Across the whole listing, filter for the string "value" and copy every line that has it.

── Data shown ──

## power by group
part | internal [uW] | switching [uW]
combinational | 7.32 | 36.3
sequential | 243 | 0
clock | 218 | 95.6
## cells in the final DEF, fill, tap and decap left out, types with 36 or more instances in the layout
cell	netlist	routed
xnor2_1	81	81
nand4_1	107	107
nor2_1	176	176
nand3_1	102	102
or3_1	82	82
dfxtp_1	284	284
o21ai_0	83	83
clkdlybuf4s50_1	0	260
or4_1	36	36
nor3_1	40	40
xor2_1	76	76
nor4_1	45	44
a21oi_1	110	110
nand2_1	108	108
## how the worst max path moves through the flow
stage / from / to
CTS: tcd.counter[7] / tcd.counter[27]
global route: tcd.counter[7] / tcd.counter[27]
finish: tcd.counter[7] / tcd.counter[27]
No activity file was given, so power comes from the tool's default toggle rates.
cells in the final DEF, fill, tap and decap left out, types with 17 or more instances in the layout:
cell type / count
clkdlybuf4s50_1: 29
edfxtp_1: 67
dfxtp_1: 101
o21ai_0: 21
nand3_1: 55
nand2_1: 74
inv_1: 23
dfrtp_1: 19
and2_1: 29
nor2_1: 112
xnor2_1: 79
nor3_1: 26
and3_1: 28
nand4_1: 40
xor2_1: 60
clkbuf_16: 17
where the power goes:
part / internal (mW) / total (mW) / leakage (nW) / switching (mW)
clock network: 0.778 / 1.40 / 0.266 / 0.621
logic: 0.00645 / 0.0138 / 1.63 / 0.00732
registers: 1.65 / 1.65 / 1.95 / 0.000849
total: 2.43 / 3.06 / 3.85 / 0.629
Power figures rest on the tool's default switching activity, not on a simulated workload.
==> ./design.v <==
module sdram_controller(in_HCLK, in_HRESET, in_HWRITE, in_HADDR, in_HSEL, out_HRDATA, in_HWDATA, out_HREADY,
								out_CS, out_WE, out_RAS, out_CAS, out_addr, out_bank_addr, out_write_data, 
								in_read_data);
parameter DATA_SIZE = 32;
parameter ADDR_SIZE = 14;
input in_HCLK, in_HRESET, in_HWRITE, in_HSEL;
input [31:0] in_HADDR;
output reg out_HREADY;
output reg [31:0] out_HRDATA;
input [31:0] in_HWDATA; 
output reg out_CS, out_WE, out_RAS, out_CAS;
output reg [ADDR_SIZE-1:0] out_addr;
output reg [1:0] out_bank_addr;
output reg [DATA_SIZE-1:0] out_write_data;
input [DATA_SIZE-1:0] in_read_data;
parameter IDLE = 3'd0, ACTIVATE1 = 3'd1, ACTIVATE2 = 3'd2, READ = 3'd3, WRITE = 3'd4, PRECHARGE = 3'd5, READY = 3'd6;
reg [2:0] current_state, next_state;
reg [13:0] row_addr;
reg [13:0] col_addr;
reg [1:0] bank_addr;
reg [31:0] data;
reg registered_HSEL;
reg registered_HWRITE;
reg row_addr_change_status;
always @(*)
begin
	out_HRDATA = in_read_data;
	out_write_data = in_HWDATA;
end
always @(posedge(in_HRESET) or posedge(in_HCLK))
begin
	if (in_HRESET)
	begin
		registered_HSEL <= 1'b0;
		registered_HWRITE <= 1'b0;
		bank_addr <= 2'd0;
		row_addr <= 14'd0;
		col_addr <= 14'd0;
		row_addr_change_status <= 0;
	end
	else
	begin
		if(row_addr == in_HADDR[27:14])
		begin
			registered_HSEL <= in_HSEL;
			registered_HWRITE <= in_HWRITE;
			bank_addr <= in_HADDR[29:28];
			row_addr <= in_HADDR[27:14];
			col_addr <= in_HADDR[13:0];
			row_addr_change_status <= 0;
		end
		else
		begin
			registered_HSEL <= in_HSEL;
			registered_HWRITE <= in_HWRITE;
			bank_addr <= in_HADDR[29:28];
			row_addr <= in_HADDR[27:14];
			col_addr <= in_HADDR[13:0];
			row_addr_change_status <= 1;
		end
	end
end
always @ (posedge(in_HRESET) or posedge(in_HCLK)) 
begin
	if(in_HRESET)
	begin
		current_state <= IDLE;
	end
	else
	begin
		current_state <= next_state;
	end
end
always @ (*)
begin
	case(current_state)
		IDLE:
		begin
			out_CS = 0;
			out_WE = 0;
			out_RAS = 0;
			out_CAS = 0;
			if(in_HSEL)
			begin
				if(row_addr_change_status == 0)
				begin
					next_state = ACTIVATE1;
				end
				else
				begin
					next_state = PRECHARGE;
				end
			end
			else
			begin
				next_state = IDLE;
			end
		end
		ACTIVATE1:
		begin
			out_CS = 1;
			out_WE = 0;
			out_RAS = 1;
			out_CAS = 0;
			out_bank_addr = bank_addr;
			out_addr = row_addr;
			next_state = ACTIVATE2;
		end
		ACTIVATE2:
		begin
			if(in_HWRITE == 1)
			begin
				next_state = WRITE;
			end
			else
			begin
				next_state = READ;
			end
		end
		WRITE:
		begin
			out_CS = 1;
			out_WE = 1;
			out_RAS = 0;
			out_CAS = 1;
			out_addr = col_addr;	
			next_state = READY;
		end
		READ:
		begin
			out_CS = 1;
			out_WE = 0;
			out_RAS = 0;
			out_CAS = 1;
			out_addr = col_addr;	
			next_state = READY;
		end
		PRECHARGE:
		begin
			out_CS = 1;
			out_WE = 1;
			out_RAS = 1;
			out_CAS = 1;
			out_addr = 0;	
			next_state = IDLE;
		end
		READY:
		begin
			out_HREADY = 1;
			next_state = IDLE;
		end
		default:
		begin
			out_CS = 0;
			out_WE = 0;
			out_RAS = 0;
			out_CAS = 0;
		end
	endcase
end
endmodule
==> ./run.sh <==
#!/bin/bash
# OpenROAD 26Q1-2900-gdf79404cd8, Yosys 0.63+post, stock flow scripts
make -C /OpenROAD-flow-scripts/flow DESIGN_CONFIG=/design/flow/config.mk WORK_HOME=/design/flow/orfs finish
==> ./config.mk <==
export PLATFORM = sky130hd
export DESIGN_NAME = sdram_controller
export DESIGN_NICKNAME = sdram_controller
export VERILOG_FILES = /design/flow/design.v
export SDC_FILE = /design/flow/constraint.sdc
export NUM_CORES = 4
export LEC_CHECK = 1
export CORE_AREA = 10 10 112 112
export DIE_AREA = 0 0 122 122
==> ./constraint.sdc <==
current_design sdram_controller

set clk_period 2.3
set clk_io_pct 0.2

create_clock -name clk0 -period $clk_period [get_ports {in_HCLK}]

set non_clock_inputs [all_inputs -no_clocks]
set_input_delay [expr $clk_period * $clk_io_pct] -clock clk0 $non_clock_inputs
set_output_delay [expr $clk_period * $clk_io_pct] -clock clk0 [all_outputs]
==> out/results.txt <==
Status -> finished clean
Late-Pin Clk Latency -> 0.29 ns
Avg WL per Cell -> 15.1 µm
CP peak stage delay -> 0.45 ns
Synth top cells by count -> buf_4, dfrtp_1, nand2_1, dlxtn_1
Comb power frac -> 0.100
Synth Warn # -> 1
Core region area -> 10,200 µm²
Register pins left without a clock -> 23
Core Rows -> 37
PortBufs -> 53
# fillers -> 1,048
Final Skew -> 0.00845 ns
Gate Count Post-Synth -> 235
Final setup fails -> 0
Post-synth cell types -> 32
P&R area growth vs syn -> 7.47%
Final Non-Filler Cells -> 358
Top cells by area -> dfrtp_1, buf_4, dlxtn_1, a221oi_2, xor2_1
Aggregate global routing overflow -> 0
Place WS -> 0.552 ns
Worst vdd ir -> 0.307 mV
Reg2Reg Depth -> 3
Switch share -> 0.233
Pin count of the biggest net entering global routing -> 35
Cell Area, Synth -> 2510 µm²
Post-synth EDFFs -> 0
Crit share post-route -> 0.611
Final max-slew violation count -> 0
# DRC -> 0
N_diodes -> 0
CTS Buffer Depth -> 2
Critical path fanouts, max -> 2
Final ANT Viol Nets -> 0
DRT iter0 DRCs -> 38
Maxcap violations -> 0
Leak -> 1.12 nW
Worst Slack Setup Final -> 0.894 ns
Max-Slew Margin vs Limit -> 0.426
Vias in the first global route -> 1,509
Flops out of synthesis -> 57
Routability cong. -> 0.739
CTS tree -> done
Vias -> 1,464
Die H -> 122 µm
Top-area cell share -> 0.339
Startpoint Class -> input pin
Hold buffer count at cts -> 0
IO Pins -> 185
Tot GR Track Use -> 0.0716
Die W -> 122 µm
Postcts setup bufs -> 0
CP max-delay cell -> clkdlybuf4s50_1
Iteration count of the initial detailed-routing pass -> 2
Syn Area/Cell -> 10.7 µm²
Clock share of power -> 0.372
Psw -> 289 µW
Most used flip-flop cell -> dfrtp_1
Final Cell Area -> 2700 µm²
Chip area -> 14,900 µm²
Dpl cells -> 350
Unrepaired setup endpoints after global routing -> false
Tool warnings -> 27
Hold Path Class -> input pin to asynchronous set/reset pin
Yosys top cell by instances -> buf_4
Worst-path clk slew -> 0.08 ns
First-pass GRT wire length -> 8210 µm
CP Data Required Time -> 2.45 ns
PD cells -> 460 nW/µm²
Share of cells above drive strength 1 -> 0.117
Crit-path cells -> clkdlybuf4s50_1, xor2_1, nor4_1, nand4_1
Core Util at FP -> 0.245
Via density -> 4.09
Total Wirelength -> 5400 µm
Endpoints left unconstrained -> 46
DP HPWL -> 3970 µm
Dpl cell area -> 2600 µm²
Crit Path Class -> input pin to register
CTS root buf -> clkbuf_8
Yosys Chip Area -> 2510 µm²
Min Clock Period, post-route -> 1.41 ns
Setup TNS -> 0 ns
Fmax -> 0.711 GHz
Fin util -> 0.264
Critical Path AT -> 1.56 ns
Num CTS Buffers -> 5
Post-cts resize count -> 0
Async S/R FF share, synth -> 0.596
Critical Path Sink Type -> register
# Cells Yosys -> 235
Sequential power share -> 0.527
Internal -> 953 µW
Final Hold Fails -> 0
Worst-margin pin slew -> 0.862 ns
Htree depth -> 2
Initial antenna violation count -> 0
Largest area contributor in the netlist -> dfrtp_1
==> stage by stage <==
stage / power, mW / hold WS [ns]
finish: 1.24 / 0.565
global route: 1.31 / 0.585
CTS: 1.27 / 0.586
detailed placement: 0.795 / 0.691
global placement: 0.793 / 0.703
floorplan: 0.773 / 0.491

───
── Data shown ──

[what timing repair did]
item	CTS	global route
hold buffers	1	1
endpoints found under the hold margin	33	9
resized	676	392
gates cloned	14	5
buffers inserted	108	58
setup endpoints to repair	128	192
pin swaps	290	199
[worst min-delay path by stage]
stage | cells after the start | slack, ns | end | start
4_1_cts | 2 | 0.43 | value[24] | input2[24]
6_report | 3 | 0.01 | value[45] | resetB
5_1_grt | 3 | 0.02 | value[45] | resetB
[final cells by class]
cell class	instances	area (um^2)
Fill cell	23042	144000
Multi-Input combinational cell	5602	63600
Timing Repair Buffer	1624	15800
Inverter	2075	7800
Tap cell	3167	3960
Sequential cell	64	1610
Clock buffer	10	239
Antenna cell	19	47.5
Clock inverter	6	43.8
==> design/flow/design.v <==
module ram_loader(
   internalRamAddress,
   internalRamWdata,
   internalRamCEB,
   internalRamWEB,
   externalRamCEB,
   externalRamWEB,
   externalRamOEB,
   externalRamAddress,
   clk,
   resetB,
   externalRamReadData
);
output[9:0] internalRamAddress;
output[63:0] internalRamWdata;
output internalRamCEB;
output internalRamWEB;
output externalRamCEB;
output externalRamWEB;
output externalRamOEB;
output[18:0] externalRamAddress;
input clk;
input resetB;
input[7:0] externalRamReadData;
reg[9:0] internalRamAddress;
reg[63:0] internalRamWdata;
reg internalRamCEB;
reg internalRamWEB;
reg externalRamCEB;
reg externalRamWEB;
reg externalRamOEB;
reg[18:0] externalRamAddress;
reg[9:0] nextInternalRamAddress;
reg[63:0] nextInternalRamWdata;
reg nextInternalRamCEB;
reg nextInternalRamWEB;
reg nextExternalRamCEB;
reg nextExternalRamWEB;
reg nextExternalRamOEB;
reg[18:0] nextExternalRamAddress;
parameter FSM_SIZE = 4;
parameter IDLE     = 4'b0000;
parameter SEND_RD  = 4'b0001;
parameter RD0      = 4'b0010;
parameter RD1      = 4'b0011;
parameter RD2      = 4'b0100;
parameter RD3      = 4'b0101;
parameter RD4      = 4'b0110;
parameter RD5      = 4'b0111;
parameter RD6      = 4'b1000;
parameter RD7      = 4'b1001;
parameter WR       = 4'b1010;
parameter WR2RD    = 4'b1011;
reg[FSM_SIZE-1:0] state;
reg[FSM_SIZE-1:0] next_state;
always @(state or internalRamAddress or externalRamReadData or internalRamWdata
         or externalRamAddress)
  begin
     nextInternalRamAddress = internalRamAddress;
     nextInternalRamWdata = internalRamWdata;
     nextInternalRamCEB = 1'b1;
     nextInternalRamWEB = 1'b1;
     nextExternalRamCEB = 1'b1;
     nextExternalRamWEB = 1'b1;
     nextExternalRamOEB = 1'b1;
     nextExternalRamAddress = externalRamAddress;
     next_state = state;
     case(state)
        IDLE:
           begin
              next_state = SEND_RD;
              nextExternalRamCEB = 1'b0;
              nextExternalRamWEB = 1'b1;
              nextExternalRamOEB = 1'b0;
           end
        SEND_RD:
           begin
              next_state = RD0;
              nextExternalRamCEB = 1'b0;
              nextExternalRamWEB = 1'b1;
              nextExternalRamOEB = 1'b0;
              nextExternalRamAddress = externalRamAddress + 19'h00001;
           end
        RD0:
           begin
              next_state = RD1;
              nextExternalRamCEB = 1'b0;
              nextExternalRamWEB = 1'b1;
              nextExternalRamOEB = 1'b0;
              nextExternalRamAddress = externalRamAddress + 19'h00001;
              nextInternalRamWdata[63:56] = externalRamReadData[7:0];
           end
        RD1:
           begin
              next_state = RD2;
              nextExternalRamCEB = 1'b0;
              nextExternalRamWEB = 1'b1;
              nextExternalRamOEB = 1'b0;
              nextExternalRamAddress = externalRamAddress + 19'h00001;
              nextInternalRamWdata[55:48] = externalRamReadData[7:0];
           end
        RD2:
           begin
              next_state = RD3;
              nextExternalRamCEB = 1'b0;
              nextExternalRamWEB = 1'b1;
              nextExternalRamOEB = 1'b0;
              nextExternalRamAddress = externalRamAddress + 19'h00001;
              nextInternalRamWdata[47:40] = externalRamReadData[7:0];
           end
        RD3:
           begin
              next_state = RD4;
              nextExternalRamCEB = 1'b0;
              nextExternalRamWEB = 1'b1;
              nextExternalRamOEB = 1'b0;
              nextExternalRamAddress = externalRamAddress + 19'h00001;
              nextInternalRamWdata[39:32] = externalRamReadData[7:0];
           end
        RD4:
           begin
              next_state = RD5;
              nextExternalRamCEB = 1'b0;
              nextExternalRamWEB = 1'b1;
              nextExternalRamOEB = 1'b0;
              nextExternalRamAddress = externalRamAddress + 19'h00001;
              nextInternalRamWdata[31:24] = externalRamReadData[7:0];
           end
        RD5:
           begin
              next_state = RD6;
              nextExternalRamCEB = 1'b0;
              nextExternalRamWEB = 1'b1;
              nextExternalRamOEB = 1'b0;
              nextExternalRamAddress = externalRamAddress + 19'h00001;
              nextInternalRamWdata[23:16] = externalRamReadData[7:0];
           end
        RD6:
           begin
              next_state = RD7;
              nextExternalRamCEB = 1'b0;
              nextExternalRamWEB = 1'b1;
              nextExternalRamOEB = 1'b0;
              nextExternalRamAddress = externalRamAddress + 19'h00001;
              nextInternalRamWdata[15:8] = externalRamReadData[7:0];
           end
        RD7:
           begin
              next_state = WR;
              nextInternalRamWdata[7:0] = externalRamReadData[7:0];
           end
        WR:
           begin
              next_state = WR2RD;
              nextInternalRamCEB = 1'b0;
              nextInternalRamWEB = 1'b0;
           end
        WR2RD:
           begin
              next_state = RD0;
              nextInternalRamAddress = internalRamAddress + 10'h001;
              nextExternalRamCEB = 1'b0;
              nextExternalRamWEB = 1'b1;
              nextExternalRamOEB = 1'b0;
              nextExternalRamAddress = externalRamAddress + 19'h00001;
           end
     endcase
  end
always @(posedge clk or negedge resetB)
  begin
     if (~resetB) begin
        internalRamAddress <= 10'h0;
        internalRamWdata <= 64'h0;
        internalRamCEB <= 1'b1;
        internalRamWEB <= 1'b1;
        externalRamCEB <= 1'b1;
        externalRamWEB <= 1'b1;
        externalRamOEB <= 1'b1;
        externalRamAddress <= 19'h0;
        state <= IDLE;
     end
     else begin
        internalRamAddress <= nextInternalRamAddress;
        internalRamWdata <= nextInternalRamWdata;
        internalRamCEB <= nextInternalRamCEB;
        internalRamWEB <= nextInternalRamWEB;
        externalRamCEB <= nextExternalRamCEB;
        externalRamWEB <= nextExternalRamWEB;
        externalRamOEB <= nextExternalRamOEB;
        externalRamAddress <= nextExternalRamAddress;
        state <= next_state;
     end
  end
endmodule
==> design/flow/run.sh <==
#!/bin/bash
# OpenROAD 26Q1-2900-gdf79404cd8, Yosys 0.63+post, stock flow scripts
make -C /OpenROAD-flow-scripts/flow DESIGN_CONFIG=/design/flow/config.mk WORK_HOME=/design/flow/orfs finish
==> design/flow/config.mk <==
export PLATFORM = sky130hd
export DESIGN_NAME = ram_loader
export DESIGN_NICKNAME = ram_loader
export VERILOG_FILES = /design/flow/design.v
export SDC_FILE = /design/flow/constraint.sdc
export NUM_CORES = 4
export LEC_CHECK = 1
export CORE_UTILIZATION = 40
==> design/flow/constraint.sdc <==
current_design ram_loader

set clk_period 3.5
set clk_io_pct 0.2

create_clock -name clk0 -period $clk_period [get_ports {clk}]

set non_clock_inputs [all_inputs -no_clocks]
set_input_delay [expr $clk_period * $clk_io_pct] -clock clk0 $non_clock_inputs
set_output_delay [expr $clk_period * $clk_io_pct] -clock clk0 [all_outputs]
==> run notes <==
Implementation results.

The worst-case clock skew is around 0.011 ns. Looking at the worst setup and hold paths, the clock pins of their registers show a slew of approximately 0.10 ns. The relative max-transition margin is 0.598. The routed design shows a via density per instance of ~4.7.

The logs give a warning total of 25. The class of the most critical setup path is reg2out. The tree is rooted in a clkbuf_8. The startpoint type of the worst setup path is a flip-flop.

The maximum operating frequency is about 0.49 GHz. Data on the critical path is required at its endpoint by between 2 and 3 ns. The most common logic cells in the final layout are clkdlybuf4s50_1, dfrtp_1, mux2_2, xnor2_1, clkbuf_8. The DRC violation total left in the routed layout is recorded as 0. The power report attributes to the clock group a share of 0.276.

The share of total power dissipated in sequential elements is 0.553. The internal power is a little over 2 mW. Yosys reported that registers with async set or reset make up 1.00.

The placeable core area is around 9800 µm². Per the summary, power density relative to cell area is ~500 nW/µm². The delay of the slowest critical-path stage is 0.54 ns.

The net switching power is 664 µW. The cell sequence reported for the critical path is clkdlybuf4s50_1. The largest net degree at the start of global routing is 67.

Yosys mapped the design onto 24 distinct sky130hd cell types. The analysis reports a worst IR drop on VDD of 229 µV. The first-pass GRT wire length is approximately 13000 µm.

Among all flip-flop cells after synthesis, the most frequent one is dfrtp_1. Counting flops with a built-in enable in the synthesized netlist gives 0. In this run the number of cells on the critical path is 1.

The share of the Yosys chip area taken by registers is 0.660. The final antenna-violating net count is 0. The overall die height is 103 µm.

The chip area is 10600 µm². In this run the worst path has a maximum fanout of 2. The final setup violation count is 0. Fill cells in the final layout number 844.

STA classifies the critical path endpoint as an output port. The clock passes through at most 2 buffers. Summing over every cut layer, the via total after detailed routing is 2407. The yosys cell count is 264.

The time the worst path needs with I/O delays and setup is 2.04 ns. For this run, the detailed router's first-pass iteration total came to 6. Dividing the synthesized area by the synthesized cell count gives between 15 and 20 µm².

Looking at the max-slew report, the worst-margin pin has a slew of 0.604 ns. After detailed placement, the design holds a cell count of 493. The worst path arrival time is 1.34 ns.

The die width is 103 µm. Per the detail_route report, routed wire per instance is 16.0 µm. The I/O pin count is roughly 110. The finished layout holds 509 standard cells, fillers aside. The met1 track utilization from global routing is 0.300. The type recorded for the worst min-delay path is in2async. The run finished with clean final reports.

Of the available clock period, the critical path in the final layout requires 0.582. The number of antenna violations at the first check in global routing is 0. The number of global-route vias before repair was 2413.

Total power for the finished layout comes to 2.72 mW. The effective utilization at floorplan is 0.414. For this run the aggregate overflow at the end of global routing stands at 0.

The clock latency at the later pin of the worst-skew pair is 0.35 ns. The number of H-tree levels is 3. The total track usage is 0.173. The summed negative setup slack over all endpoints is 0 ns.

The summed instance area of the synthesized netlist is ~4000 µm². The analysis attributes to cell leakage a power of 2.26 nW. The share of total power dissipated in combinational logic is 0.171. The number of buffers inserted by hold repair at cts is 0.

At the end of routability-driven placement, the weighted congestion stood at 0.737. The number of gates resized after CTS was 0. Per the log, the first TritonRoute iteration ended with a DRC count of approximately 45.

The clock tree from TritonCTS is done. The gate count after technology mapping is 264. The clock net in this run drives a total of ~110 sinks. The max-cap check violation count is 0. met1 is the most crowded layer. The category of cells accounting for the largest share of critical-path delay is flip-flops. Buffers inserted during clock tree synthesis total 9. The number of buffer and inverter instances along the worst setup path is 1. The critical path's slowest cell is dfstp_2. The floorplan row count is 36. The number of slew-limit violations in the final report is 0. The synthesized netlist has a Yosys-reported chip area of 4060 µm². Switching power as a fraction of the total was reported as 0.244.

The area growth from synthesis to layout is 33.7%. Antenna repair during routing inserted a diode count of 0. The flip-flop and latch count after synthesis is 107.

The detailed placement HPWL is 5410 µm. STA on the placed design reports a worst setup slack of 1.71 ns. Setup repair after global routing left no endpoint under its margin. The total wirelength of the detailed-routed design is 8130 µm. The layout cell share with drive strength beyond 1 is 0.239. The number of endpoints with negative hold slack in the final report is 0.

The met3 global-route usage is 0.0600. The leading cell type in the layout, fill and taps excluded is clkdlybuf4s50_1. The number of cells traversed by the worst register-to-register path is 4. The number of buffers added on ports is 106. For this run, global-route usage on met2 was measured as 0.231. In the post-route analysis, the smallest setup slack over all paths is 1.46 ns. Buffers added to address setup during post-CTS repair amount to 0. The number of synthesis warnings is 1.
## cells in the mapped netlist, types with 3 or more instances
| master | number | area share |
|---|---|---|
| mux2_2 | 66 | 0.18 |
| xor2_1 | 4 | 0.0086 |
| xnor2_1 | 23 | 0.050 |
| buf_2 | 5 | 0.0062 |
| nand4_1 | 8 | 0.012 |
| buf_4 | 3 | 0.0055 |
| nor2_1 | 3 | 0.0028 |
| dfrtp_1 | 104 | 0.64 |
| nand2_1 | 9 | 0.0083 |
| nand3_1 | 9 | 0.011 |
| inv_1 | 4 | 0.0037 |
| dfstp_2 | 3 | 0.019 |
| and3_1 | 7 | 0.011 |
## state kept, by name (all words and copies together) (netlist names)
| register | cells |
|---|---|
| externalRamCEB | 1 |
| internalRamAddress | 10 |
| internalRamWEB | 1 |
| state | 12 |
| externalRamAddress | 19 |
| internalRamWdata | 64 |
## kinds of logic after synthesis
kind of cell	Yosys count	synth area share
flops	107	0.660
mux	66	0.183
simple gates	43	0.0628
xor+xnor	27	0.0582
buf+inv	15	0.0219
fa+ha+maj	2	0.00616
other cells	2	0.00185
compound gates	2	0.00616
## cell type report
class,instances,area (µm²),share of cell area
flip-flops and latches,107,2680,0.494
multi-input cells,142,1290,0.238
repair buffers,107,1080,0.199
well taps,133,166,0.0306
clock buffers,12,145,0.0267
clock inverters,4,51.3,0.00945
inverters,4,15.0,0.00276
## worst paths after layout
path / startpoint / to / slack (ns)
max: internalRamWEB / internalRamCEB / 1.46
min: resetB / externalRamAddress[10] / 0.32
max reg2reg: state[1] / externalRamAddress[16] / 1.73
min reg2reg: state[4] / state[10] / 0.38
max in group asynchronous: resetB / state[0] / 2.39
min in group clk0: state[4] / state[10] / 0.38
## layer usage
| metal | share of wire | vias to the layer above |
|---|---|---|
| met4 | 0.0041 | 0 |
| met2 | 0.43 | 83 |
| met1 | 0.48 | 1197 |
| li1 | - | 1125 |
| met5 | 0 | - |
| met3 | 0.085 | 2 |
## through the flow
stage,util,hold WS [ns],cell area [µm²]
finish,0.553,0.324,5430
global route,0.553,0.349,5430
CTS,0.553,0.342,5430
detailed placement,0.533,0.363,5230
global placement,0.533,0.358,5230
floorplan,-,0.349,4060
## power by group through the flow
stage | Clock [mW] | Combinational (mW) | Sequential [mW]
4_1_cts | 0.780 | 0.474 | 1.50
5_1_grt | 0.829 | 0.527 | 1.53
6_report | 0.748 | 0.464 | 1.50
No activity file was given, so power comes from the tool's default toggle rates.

───

» **Solution to this exercise**:
4_1_cts | 2 | 0.43 | value[24] | input2[24]
6_report | 3 | 0.01 | value[45] | resetB
5_1_grt | 3 | 0.02 | value[45] | resetB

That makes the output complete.